-- Records provided follows --

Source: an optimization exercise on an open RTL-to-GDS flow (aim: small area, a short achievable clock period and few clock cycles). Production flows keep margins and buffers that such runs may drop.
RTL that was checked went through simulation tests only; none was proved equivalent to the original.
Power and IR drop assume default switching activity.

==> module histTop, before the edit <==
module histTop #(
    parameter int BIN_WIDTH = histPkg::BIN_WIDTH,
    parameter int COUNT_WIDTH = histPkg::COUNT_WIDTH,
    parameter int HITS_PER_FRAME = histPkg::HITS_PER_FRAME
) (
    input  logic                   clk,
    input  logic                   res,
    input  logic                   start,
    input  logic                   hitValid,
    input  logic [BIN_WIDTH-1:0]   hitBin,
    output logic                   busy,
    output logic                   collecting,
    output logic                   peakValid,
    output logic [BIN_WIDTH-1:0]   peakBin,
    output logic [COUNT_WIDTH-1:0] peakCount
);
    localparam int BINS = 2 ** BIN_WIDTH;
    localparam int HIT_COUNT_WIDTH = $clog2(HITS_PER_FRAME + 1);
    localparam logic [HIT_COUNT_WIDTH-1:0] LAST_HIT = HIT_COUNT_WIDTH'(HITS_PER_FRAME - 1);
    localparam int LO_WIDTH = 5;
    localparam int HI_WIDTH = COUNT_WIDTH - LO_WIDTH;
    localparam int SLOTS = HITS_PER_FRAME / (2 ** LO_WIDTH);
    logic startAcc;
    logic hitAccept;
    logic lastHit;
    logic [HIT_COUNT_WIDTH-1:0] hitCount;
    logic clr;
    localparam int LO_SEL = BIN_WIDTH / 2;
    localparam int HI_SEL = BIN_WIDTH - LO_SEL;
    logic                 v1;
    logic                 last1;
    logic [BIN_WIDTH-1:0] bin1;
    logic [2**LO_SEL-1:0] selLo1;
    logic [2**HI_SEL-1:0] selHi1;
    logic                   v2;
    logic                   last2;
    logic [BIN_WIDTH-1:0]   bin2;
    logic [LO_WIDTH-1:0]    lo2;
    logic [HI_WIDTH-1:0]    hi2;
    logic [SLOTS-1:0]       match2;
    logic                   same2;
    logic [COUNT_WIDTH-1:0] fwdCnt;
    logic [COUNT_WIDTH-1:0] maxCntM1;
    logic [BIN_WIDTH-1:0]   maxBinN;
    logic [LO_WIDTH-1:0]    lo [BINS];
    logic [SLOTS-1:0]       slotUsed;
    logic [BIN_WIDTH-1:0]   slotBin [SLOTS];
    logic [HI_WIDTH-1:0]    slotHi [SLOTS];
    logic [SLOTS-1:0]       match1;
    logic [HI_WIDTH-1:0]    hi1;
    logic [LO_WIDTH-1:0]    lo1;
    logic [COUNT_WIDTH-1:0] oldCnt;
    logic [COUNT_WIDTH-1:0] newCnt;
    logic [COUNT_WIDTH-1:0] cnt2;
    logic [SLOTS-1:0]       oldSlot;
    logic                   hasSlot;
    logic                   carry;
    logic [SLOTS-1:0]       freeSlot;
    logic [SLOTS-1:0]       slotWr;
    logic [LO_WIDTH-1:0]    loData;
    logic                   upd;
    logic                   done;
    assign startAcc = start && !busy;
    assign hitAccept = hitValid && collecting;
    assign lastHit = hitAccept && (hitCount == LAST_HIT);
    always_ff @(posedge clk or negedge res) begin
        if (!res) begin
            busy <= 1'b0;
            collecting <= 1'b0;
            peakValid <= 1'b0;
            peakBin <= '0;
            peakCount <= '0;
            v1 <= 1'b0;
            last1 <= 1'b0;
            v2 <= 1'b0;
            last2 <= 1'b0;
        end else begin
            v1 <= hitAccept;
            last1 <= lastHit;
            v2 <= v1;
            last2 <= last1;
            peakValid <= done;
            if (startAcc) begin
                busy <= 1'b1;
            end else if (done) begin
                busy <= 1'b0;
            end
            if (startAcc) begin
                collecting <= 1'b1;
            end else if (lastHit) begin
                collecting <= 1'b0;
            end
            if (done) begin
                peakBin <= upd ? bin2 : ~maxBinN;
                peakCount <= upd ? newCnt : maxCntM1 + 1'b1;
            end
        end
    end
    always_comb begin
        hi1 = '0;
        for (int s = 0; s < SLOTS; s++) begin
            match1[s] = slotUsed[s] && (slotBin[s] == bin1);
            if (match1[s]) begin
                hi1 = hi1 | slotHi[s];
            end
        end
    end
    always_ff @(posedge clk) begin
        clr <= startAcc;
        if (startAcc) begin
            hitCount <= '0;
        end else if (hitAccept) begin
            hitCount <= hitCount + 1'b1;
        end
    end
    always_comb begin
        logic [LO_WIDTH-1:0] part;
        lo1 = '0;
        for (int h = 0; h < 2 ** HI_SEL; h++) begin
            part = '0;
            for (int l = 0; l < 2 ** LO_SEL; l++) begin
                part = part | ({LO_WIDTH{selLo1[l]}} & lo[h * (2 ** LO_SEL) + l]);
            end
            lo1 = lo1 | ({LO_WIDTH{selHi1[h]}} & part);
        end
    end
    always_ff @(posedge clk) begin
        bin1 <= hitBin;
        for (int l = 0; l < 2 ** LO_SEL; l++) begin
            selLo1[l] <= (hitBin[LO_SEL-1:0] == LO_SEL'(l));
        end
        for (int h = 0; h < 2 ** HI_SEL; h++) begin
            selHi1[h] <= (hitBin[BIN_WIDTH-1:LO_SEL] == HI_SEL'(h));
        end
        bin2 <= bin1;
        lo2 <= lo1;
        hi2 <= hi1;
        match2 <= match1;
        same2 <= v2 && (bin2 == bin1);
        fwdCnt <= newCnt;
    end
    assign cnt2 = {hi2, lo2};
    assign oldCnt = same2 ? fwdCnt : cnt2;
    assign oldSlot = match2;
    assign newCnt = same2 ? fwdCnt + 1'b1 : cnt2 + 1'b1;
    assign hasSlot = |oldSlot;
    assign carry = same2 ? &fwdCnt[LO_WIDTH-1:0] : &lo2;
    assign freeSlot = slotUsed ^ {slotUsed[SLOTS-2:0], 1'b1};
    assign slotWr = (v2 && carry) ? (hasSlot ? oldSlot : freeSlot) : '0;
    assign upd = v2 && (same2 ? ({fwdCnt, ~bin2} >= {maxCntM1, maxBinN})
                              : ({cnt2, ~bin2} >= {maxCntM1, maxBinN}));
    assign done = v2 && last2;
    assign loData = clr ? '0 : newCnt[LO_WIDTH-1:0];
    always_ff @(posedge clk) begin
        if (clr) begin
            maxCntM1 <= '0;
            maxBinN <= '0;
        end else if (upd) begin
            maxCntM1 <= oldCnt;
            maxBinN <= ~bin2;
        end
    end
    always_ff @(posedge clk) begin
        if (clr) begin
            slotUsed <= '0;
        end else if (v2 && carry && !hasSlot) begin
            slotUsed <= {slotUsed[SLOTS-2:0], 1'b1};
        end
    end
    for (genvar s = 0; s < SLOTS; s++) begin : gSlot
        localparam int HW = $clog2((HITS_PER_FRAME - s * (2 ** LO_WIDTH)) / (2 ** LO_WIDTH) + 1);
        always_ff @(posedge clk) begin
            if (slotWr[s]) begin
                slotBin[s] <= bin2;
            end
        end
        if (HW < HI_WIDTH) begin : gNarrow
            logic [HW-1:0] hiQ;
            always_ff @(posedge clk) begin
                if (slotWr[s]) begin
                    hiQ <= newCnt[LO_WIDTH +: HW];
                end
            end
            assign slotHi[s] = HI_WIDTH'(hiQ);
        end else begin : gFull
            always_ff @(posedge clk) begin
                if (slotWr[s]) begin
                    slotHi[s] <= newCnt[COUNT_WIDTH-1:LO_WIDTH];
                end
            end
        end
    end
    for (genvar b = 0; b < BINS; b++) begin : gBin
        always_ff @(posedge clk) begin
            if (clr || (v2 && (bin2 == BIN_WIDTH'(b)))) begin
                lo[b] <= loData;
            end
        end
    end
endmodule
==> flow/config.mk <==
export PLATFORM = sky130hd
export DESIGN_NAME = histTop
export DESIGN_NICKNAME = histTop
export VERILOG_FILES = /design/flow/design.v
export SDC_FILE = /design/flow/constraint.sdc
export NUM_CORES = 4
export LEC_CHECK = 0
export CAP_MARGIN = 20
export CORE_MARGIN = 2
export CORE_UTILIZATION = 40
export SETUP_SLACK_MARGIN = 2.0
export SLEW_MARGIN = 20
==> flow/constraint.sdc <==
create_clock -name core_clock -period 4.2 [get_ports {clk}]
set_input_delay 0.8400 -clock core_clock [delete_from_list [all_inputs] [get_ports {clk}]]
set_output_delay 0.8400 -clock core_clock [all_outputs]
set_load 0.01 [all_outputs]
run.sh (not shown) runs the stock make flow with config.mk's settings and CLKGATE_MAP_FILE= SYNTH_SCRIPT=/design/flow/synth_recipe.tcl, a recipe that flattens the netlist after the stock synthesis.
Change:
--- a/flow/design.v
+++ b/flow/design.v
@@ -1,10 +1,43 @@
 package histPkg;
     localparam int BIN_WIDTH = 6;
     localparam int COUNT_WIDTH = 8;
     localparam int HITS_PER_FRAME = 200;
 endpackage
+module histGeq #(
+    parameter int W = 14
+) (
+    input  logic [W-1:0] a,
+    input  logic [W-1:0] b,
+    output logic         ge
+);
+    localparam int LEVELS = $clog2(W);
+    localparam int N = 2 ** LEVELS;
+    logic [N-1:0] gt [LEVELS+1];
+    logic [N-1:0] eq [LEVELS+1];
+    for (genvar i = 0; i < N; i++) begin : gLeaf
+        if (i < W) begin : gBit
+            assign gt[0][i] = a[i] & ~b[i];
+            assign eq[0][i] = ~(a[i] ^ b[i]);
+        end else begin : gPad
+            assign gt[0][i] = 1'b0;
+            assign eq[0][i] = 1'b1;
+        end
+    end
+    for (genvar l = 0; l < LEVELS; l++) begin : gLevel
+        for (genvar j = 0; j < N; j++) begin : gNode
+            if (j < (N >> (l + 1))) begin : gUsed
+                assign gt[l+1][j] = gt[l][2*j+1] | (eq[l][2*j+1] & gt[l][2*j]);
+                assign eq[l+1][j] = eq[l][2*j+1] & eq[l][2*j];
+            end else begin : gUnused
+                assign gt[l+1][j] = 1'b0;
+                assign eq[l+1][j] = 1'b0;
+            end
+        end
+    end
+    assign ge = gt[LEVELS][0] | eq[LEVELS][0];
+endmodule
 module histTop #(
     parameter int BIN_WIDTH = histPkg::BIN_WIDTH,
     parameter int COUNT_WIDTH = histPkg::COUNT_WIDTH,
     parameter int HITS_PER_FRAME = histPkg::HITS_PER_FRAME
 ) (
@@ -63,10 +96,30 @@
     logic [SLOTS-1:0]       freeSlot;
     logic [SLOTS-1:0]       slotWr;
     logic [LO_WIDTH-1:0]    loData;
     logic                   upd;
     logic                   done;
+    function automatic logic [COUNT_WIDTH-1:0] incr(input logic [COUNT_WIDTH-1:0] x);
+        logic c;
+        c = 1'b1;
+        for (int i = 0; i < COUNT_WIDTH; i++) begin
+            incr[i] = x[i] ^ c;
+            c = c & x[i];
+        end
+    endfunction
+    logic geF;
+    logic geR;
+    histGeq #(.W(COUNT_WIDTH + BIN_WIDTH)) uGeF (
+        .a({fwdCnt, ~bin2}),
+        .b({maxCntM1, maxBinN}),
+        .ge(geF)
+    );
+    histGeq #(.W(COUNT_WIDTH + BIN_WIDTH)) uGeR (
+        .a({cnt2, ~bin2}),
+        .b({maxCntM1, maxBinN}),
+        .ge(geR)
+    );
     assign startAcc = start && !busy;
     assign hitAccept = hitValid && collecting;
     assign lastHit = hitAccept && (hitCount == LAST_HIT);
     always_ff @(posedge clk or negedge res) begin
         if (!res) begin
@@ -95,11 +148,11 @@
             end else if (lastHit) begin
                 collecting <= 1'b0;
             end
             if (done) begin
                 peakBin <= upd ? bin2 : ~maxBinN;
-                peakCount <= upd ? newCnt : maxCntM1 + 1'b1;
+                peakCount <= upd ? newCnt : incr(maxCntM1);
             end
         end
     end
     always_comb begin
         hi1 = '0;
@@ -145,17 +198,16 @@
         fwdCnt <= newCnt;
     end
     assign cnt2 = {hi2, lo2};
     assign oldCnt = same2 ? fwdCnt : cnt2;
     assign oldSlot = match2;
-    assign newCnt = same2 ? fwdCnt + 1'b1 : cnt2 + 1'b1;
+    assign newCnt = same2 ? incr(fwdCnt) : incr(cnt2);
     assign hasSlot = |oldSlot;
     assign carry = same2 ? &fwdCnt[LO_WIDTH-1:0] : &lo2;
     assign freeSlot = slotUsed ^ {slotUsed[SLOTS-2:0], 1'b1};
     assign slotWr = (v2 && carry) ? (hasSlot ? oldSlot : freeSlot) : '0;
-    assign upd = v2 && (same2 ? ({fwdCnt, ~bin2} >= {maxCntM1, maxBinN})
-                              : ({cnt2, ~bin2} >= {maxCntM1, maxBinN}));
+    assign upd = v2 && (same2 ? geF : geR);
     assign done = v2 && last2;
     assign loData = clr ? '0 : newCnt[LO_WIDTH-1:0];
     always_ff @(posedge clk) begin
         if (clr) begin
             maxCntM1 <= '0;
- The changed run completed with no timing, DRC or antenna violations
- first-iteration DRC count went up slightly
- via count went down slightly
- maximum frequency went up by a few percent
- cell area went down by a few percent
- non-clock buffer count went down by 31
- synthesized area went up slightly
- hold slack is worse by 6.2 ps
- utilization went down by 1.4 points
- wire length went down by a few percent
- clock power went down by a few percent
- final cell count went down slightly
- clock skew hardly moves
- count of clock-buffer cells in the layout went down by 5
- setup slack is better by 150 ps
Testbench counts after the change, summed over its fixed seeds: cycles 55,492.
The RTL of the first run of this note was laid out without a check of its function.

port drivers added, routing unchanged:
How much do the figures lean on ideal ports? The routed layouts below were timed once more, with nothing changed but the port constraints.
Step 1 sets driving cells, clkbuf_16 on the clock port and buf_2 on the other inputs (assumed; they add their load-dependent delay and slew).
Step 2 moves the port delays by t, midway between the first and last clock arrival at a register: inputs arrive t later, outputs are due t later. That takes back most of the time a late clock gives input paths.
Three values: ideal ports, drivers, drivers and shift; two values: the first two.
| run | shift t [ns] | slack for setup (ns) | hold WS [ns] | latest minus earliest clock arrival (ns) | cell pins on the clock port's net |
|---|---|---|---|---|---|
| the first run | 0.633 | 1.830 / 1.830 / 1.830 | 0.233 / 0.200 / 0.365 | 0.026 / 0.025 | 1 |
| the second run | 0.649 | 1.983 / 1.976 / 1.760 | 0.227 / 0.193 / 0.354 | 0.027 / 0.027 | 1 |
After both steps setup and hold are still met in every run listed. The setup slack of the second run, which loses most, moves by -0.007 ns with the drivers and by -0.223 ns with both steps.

-- Records provided concluded --
-- Records provided follows --

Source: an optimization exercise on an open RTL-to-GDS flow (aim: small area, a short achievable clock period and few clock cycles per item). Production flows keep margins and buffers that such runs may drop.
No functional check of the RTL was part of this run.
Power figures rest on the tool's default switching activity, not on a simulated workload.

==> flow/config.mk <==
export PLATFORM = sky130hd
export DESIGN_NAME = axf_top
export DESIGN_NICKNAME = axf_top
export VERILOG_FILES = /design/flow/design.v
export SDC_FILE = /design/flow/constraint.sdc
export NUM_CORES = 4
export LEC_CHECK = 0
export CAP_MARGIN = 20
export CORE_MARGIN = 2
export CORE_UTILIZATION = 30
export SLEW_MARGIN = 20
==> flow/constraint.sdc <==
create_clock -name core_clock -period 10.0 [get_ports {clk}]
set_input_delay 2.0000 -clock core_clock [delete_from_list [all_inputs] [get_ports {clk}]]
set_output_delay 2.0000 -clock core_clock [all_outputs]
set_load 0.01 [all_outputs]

-- Records provided concluded --

**Work task**
Only the lines holding "switching" are wanted, so copy each of them from the material.

**Task result**
Power and IR drop assume default switching activity.
Power figures rest on the tool's default switching activity, not on a simulated workload.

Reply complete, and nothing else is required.